(Source data begins)
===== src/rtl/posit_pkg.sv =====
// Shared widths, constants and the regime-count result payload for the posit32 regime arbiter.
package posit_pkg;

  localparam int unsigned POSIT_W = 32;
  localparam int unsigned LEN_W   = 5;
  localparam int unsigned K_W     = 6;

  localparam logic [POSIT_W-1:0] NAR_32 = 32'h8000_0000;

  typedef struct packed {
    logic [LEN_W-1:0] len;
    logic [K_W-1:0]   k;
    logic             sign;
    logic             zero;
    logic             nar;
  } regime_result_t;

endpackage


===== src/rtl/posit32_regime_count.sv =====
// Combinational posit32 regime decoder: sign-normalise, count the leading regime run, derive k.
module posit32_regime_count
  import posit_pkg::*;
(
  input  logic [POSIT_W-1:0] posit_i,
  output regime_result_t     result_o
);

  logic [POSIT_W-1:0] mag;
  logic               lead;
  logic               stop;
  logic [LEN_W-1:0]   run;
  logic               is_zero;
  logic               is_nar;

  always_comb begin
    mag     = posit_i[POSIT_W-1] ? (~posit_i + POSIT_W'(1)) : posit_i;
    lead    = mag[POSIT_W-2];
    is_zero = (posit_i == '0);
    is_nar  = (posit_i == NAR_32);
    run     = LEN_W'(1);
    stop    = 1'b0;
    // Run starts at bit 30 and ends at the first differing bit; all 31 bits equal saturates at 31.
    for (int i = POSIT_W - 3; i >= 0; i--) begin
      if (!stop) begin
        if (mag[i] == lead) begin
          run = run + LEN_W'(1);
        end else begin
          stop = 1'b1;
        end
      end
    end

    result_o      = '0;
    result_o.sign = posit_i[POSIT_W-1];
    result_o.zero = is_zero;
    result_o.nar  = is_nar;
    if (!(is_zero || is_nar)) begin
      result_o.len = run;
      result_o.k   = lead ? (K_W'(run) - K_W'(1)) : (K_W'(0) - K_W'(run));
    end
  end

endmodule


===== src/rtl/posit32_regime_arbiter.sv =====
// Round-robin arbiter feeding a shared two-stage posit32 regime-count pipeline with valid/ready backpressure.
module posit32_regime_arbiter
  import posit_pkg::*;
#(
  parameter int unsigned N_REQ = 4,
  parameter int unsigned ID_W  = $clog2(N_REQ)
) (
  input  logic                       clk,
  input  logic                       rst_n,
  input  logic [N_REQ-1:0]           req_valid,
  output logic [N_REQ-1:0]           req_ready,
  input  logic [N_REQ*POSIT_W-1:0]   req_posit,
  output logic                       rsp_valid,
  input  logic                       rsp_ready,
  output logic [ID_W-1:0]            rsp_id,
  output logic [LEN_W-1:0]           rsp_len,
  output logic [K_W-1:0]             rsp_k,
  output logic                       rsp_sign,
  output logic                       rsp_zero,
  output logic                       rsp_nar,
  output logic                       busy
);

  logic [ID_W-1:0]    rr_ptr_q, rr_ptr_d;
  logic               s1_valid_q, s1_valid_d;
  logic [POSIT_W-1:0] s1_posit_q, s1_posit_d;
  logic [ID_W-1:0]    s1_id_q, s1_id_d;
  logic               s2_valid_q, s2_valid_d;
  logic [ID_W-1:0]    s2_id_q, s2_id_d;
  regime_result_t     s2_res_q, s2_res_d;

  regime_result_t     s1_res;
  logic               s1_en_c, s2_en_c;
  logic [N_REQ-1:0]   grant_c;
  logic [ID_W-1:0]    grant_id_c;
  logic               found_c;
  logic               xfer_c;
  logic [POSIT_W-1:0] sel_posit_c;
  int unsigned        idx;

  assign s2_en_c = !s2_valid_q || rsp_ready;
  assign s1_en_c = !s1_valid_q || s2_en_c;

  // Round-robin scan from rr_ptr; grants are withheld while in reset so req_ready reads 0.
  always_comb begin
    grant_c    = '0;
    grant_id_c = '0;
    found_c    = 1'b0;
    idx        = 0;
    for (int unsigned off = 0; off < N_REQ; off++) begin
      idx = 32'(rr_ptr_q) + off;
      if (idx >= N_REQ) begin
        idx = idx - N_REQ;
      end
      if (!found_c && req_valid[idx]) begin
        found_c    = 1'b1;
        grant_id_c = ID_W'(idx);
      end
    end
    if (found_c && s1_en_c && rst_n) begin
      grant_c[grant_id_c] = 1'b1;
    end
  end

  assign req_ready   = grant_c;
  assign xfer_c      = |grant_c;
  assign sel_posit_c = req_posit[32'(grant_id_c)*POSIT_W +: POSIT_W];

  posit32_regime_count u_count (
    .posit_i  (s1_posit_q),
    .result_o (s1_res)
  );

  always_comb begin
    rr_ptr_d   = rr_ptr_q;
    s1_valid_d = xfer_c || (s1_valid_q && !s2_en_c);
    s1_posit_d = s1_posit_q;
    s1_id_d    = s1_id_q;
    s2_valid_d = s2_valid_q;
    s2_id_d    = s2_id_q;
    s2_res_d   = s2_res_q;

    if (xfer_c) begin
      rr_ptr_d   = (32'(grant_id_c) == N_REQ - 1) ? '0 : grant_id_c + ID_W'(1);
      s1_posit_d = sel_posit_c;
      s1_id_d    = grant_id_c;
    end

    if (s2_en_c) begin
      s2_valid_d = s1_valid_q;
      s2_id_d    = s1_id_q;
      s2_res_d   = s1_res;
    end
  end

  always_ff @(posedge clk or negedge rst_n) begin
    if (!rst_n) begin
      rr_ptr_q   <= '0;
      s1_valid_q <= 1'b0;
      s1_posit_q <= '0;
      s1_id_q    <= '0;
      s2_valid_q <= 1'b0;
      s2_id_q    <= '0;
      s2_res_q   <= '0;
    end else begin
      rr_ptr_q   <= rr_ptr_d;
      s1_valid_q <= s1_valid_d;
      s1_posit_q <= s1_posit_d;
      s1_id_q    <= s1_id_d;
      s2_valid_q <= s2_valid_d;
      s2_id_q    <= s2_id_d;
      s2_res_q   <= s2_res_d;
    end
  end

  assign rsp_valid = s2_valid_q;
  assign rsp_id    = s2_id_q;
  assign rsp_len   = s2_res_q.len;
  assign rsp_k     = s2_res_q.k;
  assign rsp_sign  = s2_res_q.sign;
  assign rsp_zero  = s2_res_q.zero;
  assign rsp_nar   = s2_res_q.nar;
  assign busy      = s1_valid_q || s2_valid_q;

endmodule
(Source data ends)
(Source data begins)
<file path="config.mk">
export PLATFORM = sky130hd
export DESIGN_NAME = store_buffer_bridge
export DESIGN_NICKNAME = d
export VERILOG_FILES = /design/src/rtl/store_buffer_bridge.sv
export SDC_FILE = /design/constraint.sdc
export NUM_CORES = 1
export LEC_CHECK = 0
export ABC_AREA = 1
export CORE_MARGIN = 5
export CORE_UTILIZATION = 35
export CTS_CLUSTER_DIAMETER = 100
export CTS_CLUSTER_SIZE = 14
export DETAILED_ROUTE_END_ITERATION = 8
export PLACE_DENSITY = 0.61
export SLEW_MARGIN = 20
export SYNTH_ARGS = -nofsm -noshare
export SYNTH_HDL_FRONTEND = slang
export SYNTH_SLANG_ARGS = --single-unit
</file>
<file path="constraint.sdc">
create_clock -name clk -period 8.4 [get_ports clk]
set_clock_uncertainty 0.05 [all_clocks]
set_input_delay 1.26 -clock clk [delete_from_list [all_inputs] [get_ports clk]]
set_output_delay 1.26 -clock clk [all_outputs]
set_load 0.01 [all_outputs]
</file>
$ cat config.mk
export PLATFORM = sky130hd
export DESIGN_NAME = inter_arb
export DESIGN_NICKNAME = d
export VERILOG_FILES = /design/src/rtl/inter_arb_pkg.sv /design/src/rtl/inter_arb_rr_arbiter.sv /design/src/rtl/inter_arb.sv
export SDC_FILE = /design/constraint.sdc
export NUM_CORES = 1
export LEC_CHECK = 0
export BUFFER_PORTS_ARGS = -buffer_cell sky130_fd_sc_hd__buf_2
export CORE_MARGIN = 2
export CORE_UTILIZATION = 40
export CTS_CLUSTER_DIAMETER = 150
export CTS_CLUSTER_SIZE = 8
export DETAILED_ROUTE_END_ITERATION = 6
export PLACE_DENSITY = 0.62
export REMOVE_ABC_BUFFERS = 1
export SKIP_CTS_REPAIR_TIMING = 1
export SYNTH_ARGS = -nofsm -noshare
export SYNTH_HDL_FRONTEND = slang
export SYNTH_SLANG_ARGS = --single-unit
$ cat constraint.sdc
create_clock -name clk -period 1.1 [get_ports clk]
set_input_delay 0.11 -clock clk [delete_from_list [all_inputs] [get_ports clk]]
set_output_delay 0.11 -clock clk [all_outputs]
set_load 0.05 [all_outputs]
(Source data ends)
(Source data begins)
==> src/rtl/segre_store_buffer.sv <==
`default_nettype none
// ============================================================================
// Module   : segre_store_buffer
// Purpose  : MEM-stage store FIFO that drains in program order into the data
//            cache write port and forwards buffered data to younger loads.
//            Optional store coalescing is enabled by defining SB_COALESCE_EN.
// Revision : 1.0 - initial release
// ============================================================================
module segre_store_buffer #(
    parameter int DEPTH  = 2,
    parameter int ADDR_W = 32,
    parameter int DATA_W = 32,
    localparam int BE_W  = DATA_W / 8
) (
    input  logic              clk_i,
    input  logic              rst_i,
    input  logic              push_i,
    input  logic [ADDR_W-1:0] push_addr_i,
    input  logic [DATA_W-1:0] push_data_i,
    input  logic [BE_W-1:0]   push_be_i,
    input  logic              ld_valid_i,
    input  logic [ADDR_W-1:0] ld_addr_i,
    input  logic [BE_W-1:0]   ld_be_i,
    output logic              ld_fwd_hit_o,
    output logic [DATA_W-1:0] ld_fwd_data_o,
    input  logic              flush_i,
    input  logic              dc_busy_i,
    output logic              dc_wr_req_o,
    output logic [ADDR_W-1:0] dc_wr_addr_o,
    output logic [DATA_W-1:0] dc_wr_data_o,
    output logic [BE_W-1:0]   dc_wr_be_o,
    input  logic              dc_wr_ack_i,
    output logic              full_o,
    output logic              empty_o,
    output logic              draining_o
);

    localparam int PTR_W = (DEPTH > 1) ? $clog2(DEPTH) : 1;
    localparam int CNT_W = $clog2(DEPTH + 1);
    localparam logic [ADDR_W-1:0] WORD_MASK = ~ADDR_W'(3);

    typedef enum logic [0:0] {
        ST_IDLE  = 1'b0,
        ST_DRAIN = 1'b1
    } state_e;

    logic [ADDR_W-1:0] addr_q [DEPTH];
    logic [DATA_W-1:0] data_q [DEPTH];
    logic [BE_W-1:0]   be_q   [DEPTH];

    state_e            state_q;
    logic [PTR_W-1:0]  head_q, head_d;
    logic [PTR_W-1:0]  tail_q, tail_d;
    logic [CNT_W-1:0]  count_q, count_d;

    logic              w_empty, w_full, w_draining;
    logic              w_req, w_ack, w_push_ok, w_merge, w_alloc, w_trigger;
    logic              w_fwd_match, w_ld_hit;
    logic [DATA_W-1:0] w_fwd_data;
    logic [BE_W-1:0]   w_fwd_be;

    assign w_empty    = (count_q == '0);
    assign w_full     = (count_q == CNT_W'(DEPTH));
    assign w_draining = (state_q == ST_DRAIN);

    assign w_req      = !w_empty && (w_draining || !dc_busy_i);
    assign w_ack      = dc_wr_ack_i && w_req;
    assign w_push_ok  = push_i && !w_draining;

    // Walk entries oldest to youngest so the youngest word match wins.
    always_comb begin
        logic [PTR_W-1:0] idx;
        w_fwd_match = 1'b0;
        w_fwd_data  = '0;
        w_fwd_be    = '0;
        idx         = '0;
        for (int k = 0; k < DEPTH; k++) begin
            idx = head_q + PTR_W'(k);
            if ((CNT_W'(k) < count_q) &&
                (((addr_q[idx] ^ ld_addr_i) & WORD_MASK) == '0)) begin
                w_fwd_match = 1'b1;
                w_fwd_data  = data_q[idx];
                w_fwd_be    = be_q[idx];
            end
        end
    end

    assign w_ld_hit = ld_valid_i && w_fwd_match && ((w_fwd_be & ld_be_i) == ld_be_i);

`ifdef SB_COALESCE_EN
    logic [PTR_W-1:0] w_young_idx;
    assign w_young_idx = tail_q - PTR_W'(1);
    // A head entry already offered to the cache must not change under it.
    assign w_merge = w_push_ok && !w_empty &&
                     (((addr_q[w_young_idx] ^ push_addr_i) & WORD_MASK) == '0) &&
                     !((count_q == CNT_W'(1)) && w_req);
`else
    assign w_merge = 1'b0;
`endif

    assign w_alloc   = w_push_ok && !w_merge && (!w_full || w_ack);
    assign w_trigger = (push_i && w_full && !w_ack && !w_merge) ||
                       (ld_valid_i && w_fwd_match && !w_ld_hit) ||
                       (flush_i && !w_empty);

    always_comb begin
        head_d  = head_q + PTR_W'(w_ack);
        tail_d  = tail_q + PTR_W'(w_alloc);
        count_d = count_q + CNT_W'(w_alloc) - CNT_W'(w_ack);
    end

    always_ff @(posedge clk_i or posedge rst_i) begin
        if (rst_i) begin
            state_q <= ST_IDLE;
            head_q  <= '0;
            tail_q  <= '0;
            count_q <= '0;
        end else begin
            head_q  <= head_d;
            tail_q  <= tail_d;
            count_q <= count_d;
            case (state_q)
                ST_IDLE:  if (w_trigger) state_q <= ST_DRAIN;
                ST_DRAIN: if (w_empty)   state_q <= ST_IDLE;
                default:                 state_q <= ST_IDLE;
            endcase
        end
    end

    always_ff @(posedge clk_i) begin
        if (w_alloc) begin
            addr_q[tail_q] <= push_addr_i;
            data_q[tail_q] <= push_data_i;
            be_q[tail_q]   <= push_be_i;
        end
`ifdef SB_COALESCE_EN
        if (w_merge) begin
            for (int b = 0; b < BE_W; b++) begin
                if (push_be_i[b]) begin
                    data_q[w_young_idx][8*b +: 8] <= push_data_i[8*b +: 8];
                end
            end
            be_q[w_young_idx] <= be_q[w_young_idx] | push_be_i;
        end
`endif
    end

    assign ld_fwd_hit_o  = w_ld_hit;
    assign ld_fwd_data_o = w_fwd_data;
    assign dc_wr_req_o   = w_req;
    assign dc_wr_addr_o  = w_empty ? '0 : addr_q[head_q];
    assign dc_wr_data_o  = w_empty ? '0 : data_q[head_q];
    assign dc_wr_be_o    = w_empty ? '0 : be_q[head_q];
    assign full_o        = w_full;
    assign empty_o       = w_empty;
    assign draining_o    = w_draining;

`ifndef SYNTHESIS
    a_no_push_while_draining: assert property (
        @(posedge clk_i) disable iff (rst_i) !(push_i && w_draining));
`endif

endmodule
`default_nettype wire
(Source data ends)
§ **Activity**:
Apply a filter for "Round" to the entries and show each line that passes.

§ **Result for this exercise**:
// Round-robin arbiter feeding a shared two-stage posit32 regime-count pipeline with valid/ready backpressure.
  // Round-robin scan from rr_ptr; grants are withheld while in reset so req_ready reads 0.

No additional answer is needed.